>>>>

==> flow/config.mk <==
export PLATFORM = sky130hd
export DESIGN_NAME = my_chip
export DESIGN_NICKNAME = my_chip
export VERILOG_FILES = /design/flow/design.v
export SDC_FILE = /design/flow/constraint.sdc
export NUM_CORES = 4
export LEC_CHECK = 0
export CAP_MARGIN = 5
export CORE_ASPECT_RATIO = 0.94
export CORE_MARGIN = 2
export CORE_UTILIZATION = 72
export CTS_CLUSTER_DIAMETER = 64
export CTS_CLUSTER_SIZE = 81
export HOLD_SLACK_MARGIN = 0.05
export MAX_ROUTING_LAYER = met4
export PLACE_DENSITY = 0.36
export SETUP_SLACK_MARGIN = 1.65
export SLEW_MARGIN = 20
==> flow/constraint.sdc <==
create_clock -name core_clock -period 6.51 [get_ports {clock}]
set_input_delay 1.3020 -clock core_clock [delete_from_list [all_inputs] [get_ports {clock}]]
set_output_delay 1.3020 -clock core_clock [all_outputs]
set_load 0.01 [all_outputs]
==> flow/run.sh <==
#!/bin/bash
# the make line also repeats each setting of config.mk as NAME=value (left out here)
make -C /OpenROAD-flow-scripts/flow DESIGN_CONFIG=/design/flow/config.mk WORK_HOME=/design/flow/orfs CLKGATE_MAP_FILE= finish
==> flow/config.mk <==
export PLATFORM = sky130hd
export DESIGN_NAME = apb_ram
export DESIGN_NICKNAME = apb_ram
export VERILOG_FILES = /design/flow/design.v
export SDC_FILE = /design/flow/constraint.sdc
export NUM_CORES = 4
export LEC_CHECK = 0
export CAP_MARGIN = 20
export CORE_MARGIN = 2
export CORE_UTILIZATION = 21
export SLEW_MARGIN = 20
==> flow/constraint.sdc <==
create_clock -name core_clock -period 3.72 [get_ports {pclk}]
set_input_delay 0.7440 -clock core_clock [delete_from_list [all_inputs] [get_ports {pclk}]]
set_output_delay 0.7440 -clock core_clock [all_outputs]
set_load 0.01 [all_outputs]
==> flow/design.v <==
module apb_ram (
  input presetn,
  input pclk,
  input psel,
  input penable,
  input pwrite,
  input [31:0] paddr, pwdata,
  output reg [31:0] prdata,
  output reg pready, pslverr
);
  reg [31:0] mem [32];
  typedef enum {idle = 0, setup = 1, access = 2, transfer = 3} state_type;
  state_type state;
  always@(posedge pclk)
    begin
      if(presetn == 1'b0)  
        begin
        state <= idle;
        prdata <= 32'h00000000;
        pready <= 1'b0;
        pslverr <= 1'b0;
        for(int i = 0; i < 32; i++) 
        begin
          mem[i] <= 0;
        end
       end 
      else 
        begin
      case(state)
      idle : 
      begin
        prdata <= 32'h00000000;
        pready <= 1'b0;
        pslverr <= 1'b0;
        state   <= setup;
      end
      setup:  
      begin
           if(psel == 1'b1)
             state <= access;
           else
             state <= setup;
      end
      access: 
      begin 
        if(pwrite && penable) 
          begin
            if(paddr < 32) 
            begin
            mem[paddr] <= pwdata;
            state <= transfer;
            pslverr <= 1'b0;
            pready  <= 1'b1;
            end
            else 
            begin
            state <= transfer;
            pready <= 1'b1;
            pslverr <= 1'b1;
            end
          end
        else if (!pwrite && penable)
            begin
            if(paddr < 32) 
            begin
            prdata <= mem[paddr];
            state <= transfer;
            pready <= 1'b1;
            pslverr <= 1'b0;
            end
            else 
            begin
            state <= transfer;
            pready <= 1'b1;
            pslverr <= 1'b1;
            prdata <= 32'h00000000;
            end
          end
        else
           state <= setup;
       end  
        transfer: begin
          state <= setup;
          pready <= 1'b0;
          pslverr <= 1'b0;
        end
      default : state <= idle;
      endcase      
    end
  end
endmodule
==> results of run 1 <==
==> metal layers <==
layer	global-route usage, %	vias to the layer above	share of wire, %
met5	0	-	0.055
met4	5.67	8	4.5
met3	2.90	332	9.6
met2	22.3	1802	46
met1	18.6	15880	40
li1	-	13031	-
==> metrics by stage <==
step	power [mW]	setup WS, ns	hold WS [ns]	cells	utilization [%]
6_report	25.9	0.947	0.353	6659	25.2
5_1_grt	26.5	0.900	0.339	6658	25.2
2_1_floorplan	14.7	-0.827	0.466	3545	-
3_3_place_gp	15.6	0.301	0.448	6459	23.7
3_5_place_dp	15.6	0.273	0.449	6459	23.7
4_1_cts	26.0	0.832	0.317	6657	25.2
==> cell type report <==
| class | instances | area share [%] |
|---|---|---|
| clock buffers | 139 | 5.16 |
| flip-flops and latches | 1062 | 56.9 |
| clock inverters | 59 | 0.893 |
| well taps | 2958 | 6.68 |
| multi-input cells | 2180 | 24.8 |
| diodes | 2 | 0.00904 |
| repair buffers | 256 | 5.53 |
| inverters | 3 | 0.0203 |
==> impl_metrics.json, run 1 <==
{
  "end_kind": "output port",
  "gr-usage-all-layers_pct": 14.0,
  "drc_errors": 0,
  "ctsHoldBuffers": 0,
  "ys_sh_adder_pct": 0,
  "synth_warnings": 1,
  "placementRows": 172,
  "status": "no timing/DRC/antenna violations",
  "pwr_density_cell_nw_per_um2": 468,
  "areaGrowthSynthToFinish_pct": 18.9,
  "finalCriticalPeriod_ns": 2.77,
  "stdcell_area_um2": 55400,
  "dpl.hpwl_um": 98100,
  "pwr-share-seq_pct": 52.2,
  "power_frac_comb_pct": 7.2,
  "rsz0062_at_grt": "no",
  "yosys.area_share.aoi_pct": 4.66,
  "cts-htree-levels": 3,
  "topCombFamilyByArea": "simple AND/OR/NAND/NOR gates",
  "setup.worst_path.end": "prdata[0]",
  "hold_path_startpoint": "presetn",
  "vias_per_cell": 4.66,
  "tritoncts": "done",
  "clkSinkCount": 1062,
  "critical_path_required_ns": 2.98,
  "power_clock_mw": 10.5,
  "finalSetupViolCount": 0,
  "seqCellArea_um2": 31500,
  "whs_path_depth": 2,
  "crit_start": "prdata[0]",
  "crit_chain": "clkdlybuf4s50_1",
  "routedWlPerCell_um": 24.3,
  "num-fill-cells": 22919,
  "logic_area_um2": 13700,
  "ff_type": "edfxtp_1",
  "cts-root-buf": "clkbuf_16",
  "place.gp.congestion": 0.830,
  "top_area_cell": "edfxtp_1",
  "ir_drop_uv": 364,
  "top_cells_by_area": "edfxtp_1 (66%), nor2_1 (8.3%), mux2i_1 (8.3%)",
  "max_slew_margin_pct": 21.3,
  "core_area_um2": 220000,
  "rr_startpoint": "state[1]",
  "fin_crit_sh_pct": 74.5,
  "net-switching-power_mw": 6.00,
  "fmax_ghz": 0.361,
  "ys_types": 47,
  "post_cts_resized": 0,
  "nets": 3677,
  "slowest_delay_ns": 0.66,
  "avgSynthCellArea_um2": 13.1,
  "ys_sh_mux_pct": 11.4,
  "async_reset_ff_share_pct": 0,
  "synth-edff-count": 1024,
  "start_kind": "register",
  "synth_area_um2": 46600,
  "hold_viol": 0,
  "setup_tns_ns": 0,
  "xor_share_pct": 0,
  "yosys.area.top_type_share_pct": 66.0,
  "hold_end": "state[3]",
  "clkLatencyLatePin_ns": 0.73,
  "yosys_area_um2": 46600,
  "drv_cap": 0,
  "power_leader": "registers",
  "io_buffer_count": 102,
  "syn_inst": 3545,
  "first_iter_violations": 4117,
  "synth_flops": 1062,
  "wirelength_um": 162000,
  "critPathMaxFanout": 2,
  "grt_antenna_before_repair": 17,
  "warning_count": 31,
  "worst_pin_slew_ns": 1.18,
  "grt_pass1_wl_um": 228000,
  "power.share.clock_pct": 40.7,
  "grt_pass1_vias": 30306,
  "holdCritPathClass": "in -> reg",
  "dieWidth_um": 475,
  "firstDrtPassIters": 6,
  "p_leak_nw": 18.2,
  "cp_top_family": "flip-flops",
  "fp_util_pct": 21.2,
  "most_common_cell": "nor2_1",
  "ys_sh_simple_pct": 12.5,
  "ys_seq_share_pct": 67.7,
  "io_pins": 103,
  "dieArea_um2": 225000,
  "dpl_cell_area_um2": 52000,
  "syn-num-nets": 3614,
  "postCtsSetupBuffers": 0,
  "clockBufferDepth": 3,
  "crit_type": "reg -> out",
  "powerSeq_mw": 13.5,
  "cts_buffers": 105,
  "die_height_um": 475,
  "reg2reg_slack_ns": 1.16,
  "final_antenna_net_count": 0,
  "switching_share_pct": 23.2,
  "fin_skew_ns": 0.0235,
  "path_clk_slew_ns": 0.06,
  "r2r_end": "mem[13][16]",
  "yosys-stat-cells": 3545,
  "reg2reg_depth": 7,
  "crit_slowest_cell": "dfxtp_1",
  "cp_data_arrival_time_ns": 2.03,
  "grt_overflow": 0,
  "path_depth": 1,
  "p_comb_mw": 1.86,
  "path_buffers": 1,
  "slew_viol_final": 0,
  "top_cells_by_count": "nor2_1 (1,028), edfxtp_1 (1,024), mux2i_1 (384), nand2_1 (292), a22oi_1 (192)",
  "grt_max_degree": 112,
  "vias": 31053,
  "p_int_mw": 19.9
}
==> run 2, diff against run 1 <==
CORE_UTILIZATION = 40   (was 21)
GPL_ROUTABILITY_DRIVEN = 0   (was not set)
GPL_TIMING_DRIVEN = 0   (was not set)
MAX_ROUTING_LAYER = met5   (was not set)
SETUP_SLACK_MARGIN = 0.33   (was not set)
SLEW_MARGIN = 30   (was 20)
clock period = 2.6 ns   (was 3.72 ns; I/O delays follow)
==> run 2 against run 1 <==
Routed wire length is 26% higher; sequential share of layout area is 1.9 points lower; via count is 13% higher; cell count is 16% lower; first-iteration DRC count is 58% higher; cell area is 3.5% higher; flip-flop count stayed put; critical path depth is 8 higher; sequential power is 43% higher; synthesized cell count stayed put; non-clock buffer count is 319 higher; global-route usage is 19 points higher; largest cell class unchanged; largest power group unchanged.
==> impl_metrics.json, run 2 <==
{
  "topCombFamilyByArea": "simple AND/OR/NAND/NOR gates",
  "dieArea_um2": 119000,
  "max_slew_margin_pct": 41.5,
  "drv_cap": 0,
  "cts-htree-levels": 3,
  "p_comb_mw": 3.44,
  "cp_data_arrival_time_ns": 2.77,
  "fp_util_pct": 40.2,
  "power.share.clock_pct": 41.4,
  "synth_flops": 1062,
  "areaGrowthSynthToFinish_pct": 23.1,
  "net-switching-power_mw": 9.26,
  "hold_viol": 0,
  "slew_viol_final": 0,
  "grt_max_degree": 15,
  "worst_pin_slew_ns": 0.877,
  "fin_skew_ns": 0.0419,
  "crit_slowest_cell": "clkdlybuf4s15_2",
  "hold_path_startpoint": "penable",
  "dpl.hpwl_um": 139000,
  "async_reset_ff_share_pct": 0,
  "r2r_end": "mem[16][16]",
  "die_height_um": 345,
  "placementRows": 125,
  "fmax_ghz": 0.424,
  "grt_pass1_vias": 33209,
  "tritoncts": "done",
  "yosys-stat-cells": 3545,
  "path_depth": 9,
  "slowest_delay_ns": 0.45,
  "ys_types": 47,
  "cts_buffers": 112,
  "ys_sh_mux_pct": 11.4,
  "drc_errors": 0,
  "crit_chain": "clkdlybuf4s15_2, and3_4, and2_4, nand4_1, clkbuf_8, buf_12, o21ai_4, buf_8, buf_16",
  "routedWlPerCell_um": 36.8,
  "avgSynthCellArea_um2": 13.1,
  "start_kind": "primary input",
  "powerSeq_mw": 19.3,
  "status": "no timing/DRC/antenna violations",
  "path_clk_slew_ns": 0.06,
  "final_core_util_pct": 49.4,
  "path_buffers": 5,
  "placed_cells": 5231,
  "xor_share_pct": 0,
  "holdCritPathClass": "in -> reg",
  "firstDrtPassIters": 6,
  "ys_sh_adder_pct": 0,
  "nets": 4003,
  "gr-usage-all-layers_pct": 33.5,
  "grt_antenna_before_repair": 22,
  "most_common_cell": "nor2_1",
  "crit_start": "presetn",
  "fin_crit_sh_pct": 90.6,
  "pwr-share-seq_pct": 49.7,
  "critical_path_required_ns": 3.01,
  "clkSinkCount": 1062,
  "clkLatencyLatePin_ns": 0.73,
  "ff_type": "edfxtp_1",
  "top_cells_by_count": "nor2_1 (1,028), edfxtp_1 (1,024), mux2i_1 (384), nand2_1 (292), a22oi_1 (192)",
  "top_area_cell": "edfxtp_1",
  "timing.hold.ws_ns": 0.219,
  "setup.worst_path.end": "mem[16][16]",
  "io_buffer_count": 69,
  "synth_area_um2": 46600,
  "syn-num-nets": 3614,
  "power_clock_mw": 16.1,
  "rsz0062_at_grt": "yes",
  "warning_count": 29,
  "whs_path_depth": 3,
  "cp_top_family": "buffers and inverters",
  "yosys.area_share.aoi_pct": 4.66,
  "pwr_density_cell_nw_per_um2": 679,
  "p_int_mw": 29.6,
  "dieWidth_um": 345,
  "yosys.area.top_type_share_pct": 66.0,
  "synth-edff-count": 1024,
  "cts-root-buf": "clkbuf_16",
  "hold_end": "pready",
  "crit_type": "in -> reg",
  "vias": 35216,
  "final_antenna_net_count": 0,
  "vias_per_cell": 6.33,
  "ir_drop_uv": 545,
  "stdcell_count": 5563,
  "reg2reg_depth": 8,
  "switching_share_pct": 23.8,
  "ys_seq_share_pct": 67.7,
  "grt_pass1_wl_um": 272000,
  "end_kind": "register",
  "setup_tns_ns": 0,
  "ys_sh_simple_pct": 12.5,
  "power_frac_comb_pct": 8.8,
  "first_iter_violations": 6509,
  "critPathMaxFanout": 9,
  "rr_startpoint": "state[1]",
  "syn_inst": 3545,
  "finalPower_mw": 38.9,
  "clockBufferDepth": 3,
  "finalCriticalPeriod_ns": 2.36,
  "yosys_area_um2": 46600,
  "io_pins": 103,
  "core_area_um2": 116000,
  "top_cells_by_area": "edfxtp_1 (66%), nor2_1 (8.3%), mux2i_1 (8.3%)",
  "wirelength_um": 205000,
  "finalSetupViolCount": 0,
  "reg2reg_slack_ns": 0.28,
  "p_leak_nw": 20.6,
  "synth_warnings": 1,
  "power_leader": "registers",
  "grt_overflow": 0
}
run 2: per-stage QoR:
step	setup WS, ns	cell area, µm²
6_report	0.244	57300
5_1_grt	0.267	57300
4_1_cts	0.151	56900
3_5_place_dp	-1.44	52000
3_3_place_gp	-2.23	49600
2_1_floorplan	0.0853	47000
run 2: what timing repair did:
action | CTS | global route
setup buffers | 93 | 16
resized | 107 | 106
hold buffers | 0 | 0
gates cloned | 1 | 3
setup endpoints to repair | 2090 | 1553
pin swaps | 35 | 21
endpoints found under the hold margin | 0 | 0
run 2: final cells by class:
cell class,instances,area [µm²]
antenna,12,30.0
buffer,300,2180
clock buffer,164,3170
clock inverter,43,419
fill,9811,58600
inverter,3,11.3
multi-input combinational,2180,13700
sequential,1062,31500
tap,1524,1910
timing repair buffer,275,4330
run 2: layer usage:
metal | routed length, µm | share of wire (%) | global-route usage (%)
met1 | 71000 | 35 | 43.2
met2 | 85300 | 42 | 48.7
met3 | 33200 | 16 | 11.7
met4 | 14800 | 7.2 | 19.5
met5 | 261 | 0.13 | 0.400
==> run 3, diff against run 2 <==
CORE_UTILIZATION = 72   (was 40)
CTS_CLUSTER_SIZE = 44   (was not set)
GPL_ROUTABILITY_DRIVEN = not set   (was 0)
GPL_TIMING_DRIVEN = not set   (was 0)
MAX_ROUTING_LAYER = not set   (was met5)
PLACE_DENSITY = 0.66   (was not set)
SETUP_SLACK_MARGIN = not set   (was 0.33)
SLEW_MARGIN = 20   (was 30)
clock period = 1.31 ns   (was 2.6 ns; I/O delays follow)
==> run 3 against run 2 <==
Now fails the layout checks on negative setup slack; combinational power increased by 110%; power increased by 99%; utilization increased by 43 points; largest power group unchanged; clock power increased by 97%; routed wire length decreased by 0.25%; non-clock buffer count increased by 70; sequential power increased by 99%; synthesized cell count unchanged; critical path depth decreased by 1.
==> impl_metrics.json, run 3 <==
{
  "dpl.hpwl_um": 101000,
  "first_iter_violations": 10007,
  "p_leak_nw": 21.4,
  "worst_pin_slew_ns": 1.19,
  "fp_util_pct": 72.5,
  "top_area_cell": "edfxtp_1",
  "avgSynthCellArea_um2": 13.1,
  "cts_buffers": 102,
  "finalCriticalPeriod_ns": 2.51,
  "yosys_area_um2": 46600,
  "stdcell_area_um2": 59200,
  "ff_type": "edfxtp_1",
  "crit_type": "reg -> reg",
  "critical_path_required_ns": 1.73,
  "drv_cap": 0,
  "dieArea_um2": 66700,
  "start_kind": "register",
  "cp_data_arrival_time_ns": 2.93,
  "cts-htree-levels": 3,
  "ctsHoldBuffers": 0,
  "nets": 4063,
  "clkLatencyLatePin_ns": 0.71,
  "ys_seq_share_pct": 67.7,
  "crit_start": "state[1]",
  "path_clk_slew_ns": 0.07,
  "hold_viol": 0,
  "vias": 39444,
  "core_area_um2": 64200,
  "critPathMaxFanout": 7,
  "wirelength_um": 204000,
  "fin_crit_sh_pct": 191,
  "rsz0062_at_grt": "yes",
  "grt_pass1_wl_um": 245000,
  "firstDrtPassIters": 14,
  "holdCritPathClass": "in -> reg",
  "synth_flops": 1062,
  "routedWlPerCell_um": 41.2,
  "grt_antenna_before_repair": 15,
  "hold_end": "state[3]",
  "path_depth": 8,
  "fmax_ghz": 0.399,
  "powerSeq_mw": 38.5,
  "top_cells_by_area": "edfxtp_1 (66%), nor2_1 (8.3%), mux2i_1 (8.3%)",
  "vias_per_cell": 7.97,
  "io_buffer_count": 102,
  "power_frac_comb_pct": 9.4,
  "reg2reg_slack_ns": -1.20,
  "crit_chain": "and3_4, and2_4, nand4_1, buf_6, buf_12, buf_8, buf_12, nor2_1",
  "synth_warnings": 1,
  "slew_viol_final": 0,
  "placementRows": 93,
  "pwr-share-seq_pct": 49.7,
  "warning_count": 32,
  "setup.worst_path.end": "mem[1][19]",
  "syn-num-nets": 3614,
  "p_comb_mw": 7.25,
  "end_kind": "register",
  "power.share.clock_pct": 40.9,
  "ir_drop_uv": 1810,
  "synth_area_um2": 46600,
  "place.gp.congestion": 0.953,
  "synth-edff-count": 1024,
  "grt_overflow": 0,
  "syn_inst": 3545,
  "cp_top_family": "simple AND/OR/NAND/NOR gates",
  "status": "failed layout checks",
  "path_buffers": 4,
  "power_leader": "registers",
  "path_common_cell": "buf_12",
  "async_reset_ff_share_pct": 0,
  "clockBufferDepth": 3,
  "dpl_cell_area_um2": 51900,
  "io_pins": 103,
  "reg2reg_depth": 8,
  "tritoncts": "done",
  "ys_types": 47,
  "top_cells_by_count": "nor2_1 (1,028), edfxtp_1 (1,024), mux2i_1 (384), nand2_1 (292), a22oi_1 (192)",
  "yosys-stat-cells": 3545,
  "final_antenna_net_count": 0,
  "finalSetupViolCount": 2114,
  "crit_slowest_cell": "nor2_1",
  "clkSinkCount": 1062,
  "xor_share_pct": 0,
  "fin_skew_ns": 0.0285,
  "slowest_delay_ns": 0.62,
  "p_int_mw": 58.7,
  "die_height_um": 258,
  "layout_setup_ws_ns": -1.20,
  "rr_startpoint": "state[1]",
  "net-switching-power_mw": 18.7,
  "grt_max_degree": 75,
  "whs_path_depth": 4,
  "ys_sh_mux_pct": 11.4,
  "dieWidth_um": 258,
  "power_clock_mw": 31.7,
  "pwr_density_cell_nw_per_um2": 1310,
  "max_slew_margin_pct": 20.6,
  "dp_slack_ns": -1.57,
  "hold_path_startpoint": "presetn",
  "yosys.area.top_type_share_pct": 66.0,
  "r2r_end": "mem[1][19]",
  "ys_sh_simple_pct": 12.5,
  "switching_share_pct": 24.2,
  "check.faults": "negative setup slack",
  "yosys.area_share.aoi_pct": 4.66,
  "grt_pass1_vias": 36143,
  "setup_tns_ns": -1455.39,
  "gr-usage-all-layers_pct": 52.3,
  "drc_errors": 0,
  "cts-root-buf": "clkbuf_16",
  "areaGrowthSynthToFinish_pct": 27.2,
  "topCombFamilyByArea": "simple AND/OR/NAND/NOR gates",
  "most_common_cell": "nor2_1",
  "ys_sh_adder_pct": 0,
  "final_core_util_pct": 92.2
}
==> run 3: metrics by stage <==
stage          std cells  power [mW]  hold WS, ns
2_1_floorplan       3545        41.9        0.362
6_report            4952        77.4       0.0587
3_3_place_gp        4597        44.6        0.442
5_1_grt             4935        77.8       0.0800
3_5_place_dp        4597        44.8        0.448
4_1_cts             4844        74.8       0.0900
==> run 3: area by class of cell <==
type | instances | area, µm²
inverters | 3 | 11.3
flip-flops and latches | 1062 | 31500
repair buffers | 645 | 8800
clock inverters | 54 | 628
diodes | 18 | 45.0
well taps | 855 | 1070
multi-input cells | 2180 | 14300
fillers | 1964 | 4990
clock buffers | 135 | 2830
==> run 3: metal layers <==
| metal | global-route usage (%) | share of wire, % | vias to the layer above |
|---|---|---|---|
| met3 | 20.7 | 21 | 2083 |
| li1 | - | - | 13800 |
| met2 | 76.3 | 39 | 5470 |
| met5 | 0 | 0.29 | - |
| met4 | 39.0 | 13 | 28 |
| met1 | 63.5 | 27 | 18063 |
==> run 3: repair_timing <==
action / CTS / global route
setup buffers: 28 / 44
pin swaps: 66 / 33
gates resized: 231 / 134
endpoints found under the setup margin: 2114 / 2114
endpoints found under the hold margin: 0 / 0
cloned: 30 / 54
==> run 4, diff against run 3 <==
CELL_PAD_IN_SITES_GLOBAL_PLACEMENT = 0   (was not set)
CORE_UTILIZATION = 70   (was 72)
CTS_CLUSTER_SIZE = 15   (was 44)
GPL_TIMING_DRIVEN = 1   (was not set)
HOLD_SLACK_MARGIN = -0.07   (was not set)
PLACE_DENSITY = not set   (was 0.66)
PLACE_DENSITY_LB_ADDON = 0.08   (was not set)
SLEW_MARGIN = 40   (was 20)
clock period = 1.95 ns   (was 1.31 ns; I/O delays follow)
==> run 4 against run 3 <==
The layout still fails its checks (negative setup slack); worst hold slack worse by 0.024 ns; power is 34% lower; via count is 7.4% lower; critical path type is now in -> reg; largest cell class unchanged; largest power group unchanged; highest routed layer unchanged.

<<<<

#### [PROMPT]
Only the lines that hold the word "above" are wanted; each should be pulled from the records.

#### [THE ANSWER]
layer	global-route usage, %	vias to the layer above	share of wire, %
| metal | global-route usage (%) | share of wire, % | vias to the layer above |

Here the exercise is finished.